**Problem requirements:**
Where a line below includes the word "together", copy that line.

Source records
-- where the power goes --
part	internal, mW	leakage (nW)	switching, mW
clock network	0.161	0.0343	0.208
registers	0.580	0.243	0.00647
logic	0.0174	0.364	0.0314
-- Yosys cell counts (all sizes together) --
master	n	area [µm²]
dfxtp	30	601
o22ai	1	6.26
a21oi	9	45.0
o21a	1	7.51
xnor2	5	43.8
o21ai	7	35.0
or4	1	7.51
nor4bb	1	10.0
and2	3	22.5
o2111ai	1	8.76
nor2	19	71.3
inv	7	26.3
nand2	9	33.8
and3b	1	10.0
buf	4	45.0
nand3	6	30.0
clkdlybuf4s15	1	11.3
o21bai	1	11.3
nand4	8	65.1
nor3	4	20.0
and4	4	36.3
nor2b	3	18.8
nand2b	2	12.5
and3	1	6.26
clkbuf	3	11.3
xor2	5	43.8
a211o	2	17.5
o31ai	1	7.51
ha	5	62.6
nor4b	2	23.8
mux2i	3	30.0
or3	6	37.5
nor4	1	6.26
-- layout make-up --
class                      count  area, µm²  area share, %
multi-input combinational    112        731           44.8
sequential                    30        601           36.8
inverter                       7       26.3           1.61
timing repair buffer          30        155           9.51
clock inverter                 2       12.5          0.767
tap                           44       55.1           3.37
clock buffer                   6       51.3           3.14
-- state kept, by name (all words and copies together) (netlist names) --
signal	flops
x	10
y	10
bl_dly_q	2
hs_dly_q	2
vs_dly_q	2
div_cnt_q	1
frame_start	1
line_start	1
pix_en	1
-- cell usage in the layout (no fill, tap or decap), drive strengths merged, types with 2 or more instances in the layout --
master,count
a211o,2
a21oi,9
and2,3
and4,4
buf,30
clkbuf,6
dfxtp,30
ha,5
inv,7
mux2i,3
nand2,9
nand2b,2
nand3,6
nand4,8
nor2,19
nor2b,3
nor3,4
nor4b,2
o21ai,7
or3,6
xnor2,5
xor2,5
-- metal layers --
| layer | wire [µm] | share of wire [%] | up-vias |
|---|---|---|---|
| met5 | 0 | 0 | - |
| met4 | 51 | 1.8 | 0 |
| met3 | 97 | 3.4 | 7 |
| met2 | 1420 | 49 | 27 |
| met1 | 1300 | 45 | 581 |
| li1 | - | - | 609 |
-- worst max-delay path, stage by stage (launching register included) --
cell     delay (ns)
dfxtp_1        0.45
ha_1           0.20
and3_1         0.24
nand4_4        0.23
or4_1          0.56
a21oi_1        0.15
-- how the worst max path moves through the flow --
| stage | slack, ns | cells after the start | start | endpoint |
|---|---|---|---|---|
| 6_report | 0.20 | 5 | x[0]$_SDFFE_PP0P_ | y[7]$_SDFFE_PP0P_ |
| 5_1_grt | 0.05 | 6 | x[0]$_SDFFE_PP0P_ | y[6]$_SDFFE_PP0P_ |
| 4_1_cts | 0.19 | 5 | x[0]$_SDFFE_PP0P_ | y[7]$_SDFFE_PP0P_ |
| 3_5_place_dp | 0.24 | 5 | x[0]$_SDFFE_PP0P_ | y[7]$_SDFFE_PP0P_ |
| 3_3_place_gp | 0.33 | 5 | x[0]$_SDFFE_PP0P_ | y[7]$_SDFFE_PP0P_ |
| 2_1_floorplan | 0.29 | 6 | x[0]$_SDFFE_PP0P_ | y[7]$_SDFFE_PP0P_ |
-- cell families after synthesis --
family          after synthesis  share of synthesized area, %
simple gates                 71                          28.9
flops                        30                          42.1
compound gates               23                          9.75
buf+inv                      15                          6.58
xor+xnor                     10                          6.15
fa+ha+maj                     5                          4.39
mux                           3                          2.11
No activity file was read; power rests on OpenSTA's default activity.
[config.mk]
export PLATFORM = sky130hd
export DESIGN_NAME = input_conditioner
export DESIGN_NICKNAME = d
export VERILOG_FILES = /design/src/rtl/input_conditioner.sv
export SDC_FILE = /design/constraint.sdc
export NUM_CORES = 1
export LEC_CHECK = 0
export CORE_AREA = 5 5 122 95
export DETAILED_ROUTE_END_ITERATION = 12
export DIE_AREA = 0 0 127 100
export PLACE_DENSITY = 0.76
export SLEW_MARGIN = 5
export SYNTH_ARGS = -nofsm -noshare
export SYNTH_HDL_FRONTEND = slang
export SYNTH_SLANG_ARGS = --single-unit
[constraint.sdc]
create_clock -name clkIn -period 2.1 [get_ports clkIn]
set_input_delay 0.21 -clock clkIn [delete_from_list [all_inputs] [get_ports clkIn]]
set_output_delay 0.21 -clock clkIn [all_outputs]
set_load 0.005 [all_outputs]
[src/rtl/input_conditioner.sv]
// input_conditioner: brings raw slide switches and pushbuttons into the clkIn
// domain, debounces each key independently, and produces clean levels plus
// one-cycle press/release/change pulses. All outputs come straight from flops.
module input_conditioner #(
  parameter int SW_WIDTH        = 13,
  parameter int KEY_WIDTH       = 4,
  parameter int SYNC_STAGES     = 2,
  parameter int DEBOUNCE_CYCLES = 250000,
  parameter int KEY_ACTIVE_LOW  = 1
) (
  input  logic                 clkIn,
  input  logic                 rstNIn,
  input  logic [SW_WIDTH-1:0]  swIn,
  input  logic [KEY_WIDTH-1:0] keyIn,
  output logic [SW_WIDTH-1:0]  swOut,
  output logic                 swChangedOut,
  output logic [KEY_WIDTH-1:0] keyLevelOut,
  output logic [KEY_WIDTH-1:0] keyPressOut,
  output logic [KEY_WIDTH-1:0] keyReleaseOut
);

  // A single-cycle debounce still needs a one-bit counter to keep widths legal.
  localparam int CNT_W = (DEBOUNCE_CYCLES > 1) ? $clog2(DEBOUNCE_CYCLES) : 1;
  localparam logic [CNT_W-1:0] CNT_MAX = CNT_W'(DEBOUNCE_CYCLES - 1);

  // Warm-up covers the sync pipeline filling plus the change-detect flop.
  localparam int WU_MAX = SYNC_STAGES + 1;
  localparam int WU_W   = $clog2(WU_MAX + 1);
  localparam logic [WU_W-1:0] WU_DONE = WU_W'(WU_MAX);

  // Idle pin level of a key; sync flops reset here so no phantom press appears.
  localparam logic [KEY_WIDTH-1:0] KEY_REL = (KEY_ACTIVE_LOW != 0) ? '1 : '0;

  logic [SW_WIDTH-1:0]  sw_sync_q  [SYNC_STAGES];
  logic [KEY_WIDTH-1:0] key_sync_q [SYNC_STAGES];

  logic [CNT_W-1:0]     cnt_q [KEY_WIDTH];
  logic [CNT_W-1:0]     cnt_d [KEY_WIDTH];
  logic [KEY_WIDTH-1:0] level_q, level_d;
  logic [KEY_WIDTH-1:0] press_q, press_d;
  logic [KEY_WIDTH-1:0] release_q, release_d;

  logic [WU_W-1:0]      wu_q, wu_d;
  logic                 sw_chg_q, sw_chg_d;

  logic [KEY_WIDTH-1:0] key_s;
  logic                 warm_done;

  // Switch synchroniser chain; the last stage is the published switch level.
  always_ff @(posedge clkIn or negedge rstNIn) begin
    if (!rstNIn) begin
      for (int i = 0; i < SYNC_STAGES; i++) sw_sync_q[i] <= '0;
    end else begin
      sw_sync_q[0] <= swIn;
      for (int i = 1; i < SYNC_STAGES; i++) sw_sync_q[i] <= sw_sync_q[i-1];
    end
  end

  // Key synchroniser chain, reset to the released pin level.
  always_ff @(posedge clkIn or negedge rstNIn) begin
    if (!rstNIn) begin
      for (int i = 0; i < SYNC_STAGES; i++) key_sync_q[i] <= KEY_REL;
    end else begin
      key_sync_q[0] <= keyIn;
      for (int i = 1; i < SYNC_STAGES; i++) key_sync_q[i] <= key_sync_q[i-1];
    end
  end

  // Normalise synced keys so 1 always means pressed.
  always_comb begin
    key_s = key_sync_q[SYNC_STAGES-1] ^ KEY_REL;
  end

  // Per-key debounce: a key flips only after CNT_MAX+1 consecutive disagreeing
  // samples; any agreeing sample restarts the count.
  always_comb begin
    level_d   = level_q;
    press_d   = '0;
    release_d = '0;
    for (int i = 0; i < KEY_WIDTH; i++) begin
      cnt_d[i] = cnt_q[i];
      if (key_s[i] == level_q[i]) begin
        cnt_d[i] = '0;
      end else if (cnt_q[i] == CNT_MAX) begin
        cnt_d[i]     = '0;
        level_d[i]   = key_s[i];
        press_d[i]   = key_s[i];
        release_d[i] = ~key_s[i];
      end else begin
        cnt_d[i] = cnt_q[i] + CNT_W'(1);
      end
    end
  end

  // Debounce counters, levels and edge pulses.
  always_ff @(posedge clkIn or negedge rstNIn) begin
    if (!rstNIn) begin
      for (int i = 0; i < KEY_WIDTH; i++) cnt_q[i] <= '0;
      level_q   <= '0;
      press_q   <= '0;
      release_q <= '0;
    end else begin
      for (int i = 0; i < KEY_WIDTH; i++) cnt_q[i] <= cnt_d[i];
      level_q   <= level_d;
      press_q   <= press_d;
      release_q <= release_d;
    end
  end

  // Warm-up counter saturates; the change pulse is muted until it does.
  // The change flop samples the last two sync stages so it rises on the same
  // edge that updates swOut.
  always_comb begin
    warm_done = (wu_q == WU_DONE);
    wu_d      = warm_done ? wu_q : wu_q + WU_W'(1);
    sw_chg_d  = warm_done &&
                (sw_sync_q[SYNC_STAGES-2] != sw_sync_q[SYNC_STAGES-1]);
  end

  // Warm-up and switch-change registers.
  always_ff @(posedge clkIn or negedge rstNIn) begin
    if (!rstNIn) begin
      wu_q     <= '0;
      sw_chg_q <= 1'b0;
    end else begin
      wu_q     <= wu_d;
      sw_chg_q <= sw_chg_d;
    end
  end

  assign swOut         = sw_sync_q[SYNC_STAGES-1];
  assign swChangedOut  = sw_chg_q;
  assign keyLevelOut   = level_q;
  assign keyPressOut   = press_q;
  assign keyReleaseOut = release_q;

endmodule
==> run summary <==
Status -> finished clean
Critical path buffers and inverters -> 0
Die area -> 12,700 sq um
Pre-CTS WS -> 0.117 ns
WS Path Type -> reg -> reg
Final min period -> 1.99 ns
Worst Max-Slew Pin Slew -> 0.642 ns
GRT Overall Usage -> 17.5%
Unique masters post-synth -> 38
Pins Over Slew Limit -> 0
Sequential share of power -> 41.8%
Largest net degree at the start of global routing -> 51
Arr. time, crit path -> 2.28 ns
Area of the core -> 10,200 sq um
ANT nets after route -> 0
Clock Power Share -> 54.6%
Hold endpoint -> key_sync_q[7]
TritonCTS clock tree -> built
Max cap viols -> 0
Yosys warns -> 0
Static leakage -> 2.59 nW
Final setup TNS -> 0 ns
Post-Place Cell Area -> 5820 sq um
Detailed Route WL -> 10,200 um
Antenna violations before repair -> 0
Setup violators final -> 0
Setup WS post-layout -> 0.110 ns
Hold Path Depth -> 1
Syn nets -> 501
R2r endpoint -> cnt_q[37]
Fill cell count -> 801
EDFF count, synth -> 0
CP Cell Sequence -> or4_1, or4_4, or2_4, and3_1
PortBufs -> 44
Final Hold Fails -> 0
Maximum VDD drop -> 0.680 mV
Drt drc -> 0
Worst path max stage delay -> 0.56 ns
Relative slew slack -> 57.2%
HPWL after DPL -> 6900 um
# Post-CTS Setup Buffers -> 0
Die extent in x -> 127 um
Tcrit/Tclk final -> 94.7%
Sink Count -> 121
Total gr overflow -> 0
RSZ-0062 raised after global routing -> false
CTS root buf -> clkbuf_16
TritonRoute pass-1 iters -> 4
Post-synth ARST share -> 100%
Register Area -> 3040 sq um
Area growth, synth to finish -> 24.5%
Via count -> 3,706
Detailed Route Iter0 Violations -> 181
FF+latch count, synth -> 121
Placed cells -> 651
Min-Delay Startpoint -> keyIn[3]
Top-Level Pins -> 45
Mapped Cells -> 477
Clock-pin slew on the worst setup and hold paths -> 0.06 ns
Clk_lat worst skew -> 0.40 ns
Share of layout cells above drive strength 1 -> 11.7%
First-pass GRT wire length -> 17,900 um
NumNets Final -> 559
Critical Path Start Type -> register
FMAX -> 0.503 GHz
Worst clock skew -> 0.00496 ns
Reg2reg start -> cnt_q[46]
Final non-filler cell total -> 684
P per Cell Area -> 899 nW/um^2
Seq/Total Area, Yosys -> 58.3%
Combinational fraction of design power -> 3.6%
Reg2reg setup slack -> 0.11 ns
Most used flip-flop cell after synthesis -> dfrtp_1
TritonCTS Buffers -> 17
Worst path required time -> 2.40 ns
Top Family by Delay on Critical Path -> simple AND/OR/NAND/NOR gates
H-tree depth -> 4
Hold WS -> 0.211 ns
Via density -> 5.42
Cell area after synthesis -> 5220 sq um
Worst path slowest cell -> or4_4
Sw Ratio -> 19.6%
Power Internal -> 4.69 mW
Vias in the first global route -> 3,807
CP Capture Type -> register
RD Place Congestion -> 0.908
Area of the multi-input gates -> 2000 sq um
Net Sw Power -> 1.14 mW
CTS Hold Bufs -> 1
Reg2Reg Depth -> 4
Avg WL per Cell -> 15.0 um
Row Count -> 32
Crit-path max FO -> 4
Post_cts resized -> 0
Clock Path Buffers -> 2
Initial Util -> 51.3%
Design area -> 6490 sq um
Syn avg cell area -> 10.9 sq um
Die Height -> 100 um
Ant diodes -> 0
HP Class -> in -> reg
==> cells by family after synthesis <==
logic type	synth area share, %
and+or+nand+nor	21.1
DFF	58.3
xor gates and xnor gates	12.4
buffers and inverters	3.43
AOI/OAI and AO/OA	3.14
adders and majority gates	1.20
muxes	0.408
==> layout by cell type (no fill, tap or decap), types with 14 or more instances in the layout <==
master and n:
xnor2_1 60, nor2_1 72, nor3_1 18, nand2_1 20, nand3_1 20, dfrtp_1 113, nand4_1 27, xor2_1 14
nor4_1 21, o21ai_0 14, clkdlybuf4s50_1 43, clkbuf_16 17
==> routing by layer <==
metal  global-route usage (%)  part of all wire [%]
met1                     23.1                    45
met5                        0                     0
met2                     27.9                    48
met3                     3.99                   4.8
met4                     7.50                   1.6
==> cells in the mapped netlist, types with 3 or more instances <==
cell        n  share of area (%)
nand2_1    20                1.4
xor2_1     14                2.4
buf_4      13                1.9
or4_1       6               0.86
xnor2_1    60                 10
or3_1       8               0.96
and3_1      8               0.96
o21ai_0    14                1.3
dfrtp_1   113                 54
nand3_1    20                1.9
nor3_1     18                1.7
inv_1      12               0.86
nor2_1     72                5.2
o21ai_1     3               0.29
a21oi_1     7               0.67
dfstp_2     8                4.0
nor2b_1     4               0.48
ha_1        5                1.2
nand4_1    27                3.2
nor4_1     21                2.5
clkbuf_1    4               0.29
==> cell type report <==
cell class	instances	share of cell area [%]
repair buffers	59	8.91
well taps	136	2.62
clock buffers	20	7.19
inverters	12	0.694
multi-input cells	324	30.8
flip-flops and latches	121	46.8
clock inverters	12	3.01
==> sequential cells by signal, summed over array words and instances (netlist names) <==
name and flops:
wu_q 2, swOut 13, keyPressOut 4, sw_sync_q 13, keyLevelOut 4, cnt_q 72, swChangedOut 1, keyReleaseOut 4
key_sync_q 8
==> per-stage QoR <==
| stage | power, mW | utilization (%) |
|---|---|---|
| 6_report | 5.83 | 63.8 |
| 5_1_grt | 6.04 | 63.8 |
| 4_1_cts | 5.89 | 63.8 |
| 3_5_place_dp | 2.69 | 57.2 |
| 3_3_place_gp | 2.68 | 57.2 |
| 2_1_floorplan | 2.56 | - |
==> power by group through the flow <==
stage | Combinational, mW | Sequential (mW) | Clock [mW]
5_1_grt | 0.237 | 2.45 | 3.35
6_report | 0.211 | 2.44 | 3.18
2_1_floorplan | 0.0893 | 2.47 | 0
4_1_cts | 0.217 | 2.44 | 3.23
3_3_place_gp | 0.207 | 2.47 | 0
3_5_place_dp | 0.212 | 2.48 | 0
==> how the worst max path moves through the flow <==
stage / start / to / slack (ns) / cells after the start
2_1_floorplan: cnt_q[44] / cnt_q[52] / 0.11 / 5
3_3_place_gp: cnt_q[44] / cnt_q[37] / 0.15 / 4
3_5_place_dp: cnt_q[44] / cnt_q[37] / 0.12 / 4
4_1_cts: cnt_q[44] / cnt_q[37] / 0.11 / 4
5_1_grt: cnt_q[44] / cnt_q[46] / 0.08 / 5
6_report: cnt_q[46] / cnt_q[37] / 0.11 / 4
Power figures use the tool's default switching activity.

**Answer to this task:**
-- Yosys cell counts (all sizes together) --
-- state kept, by name (all words and copies together) (netlist names) --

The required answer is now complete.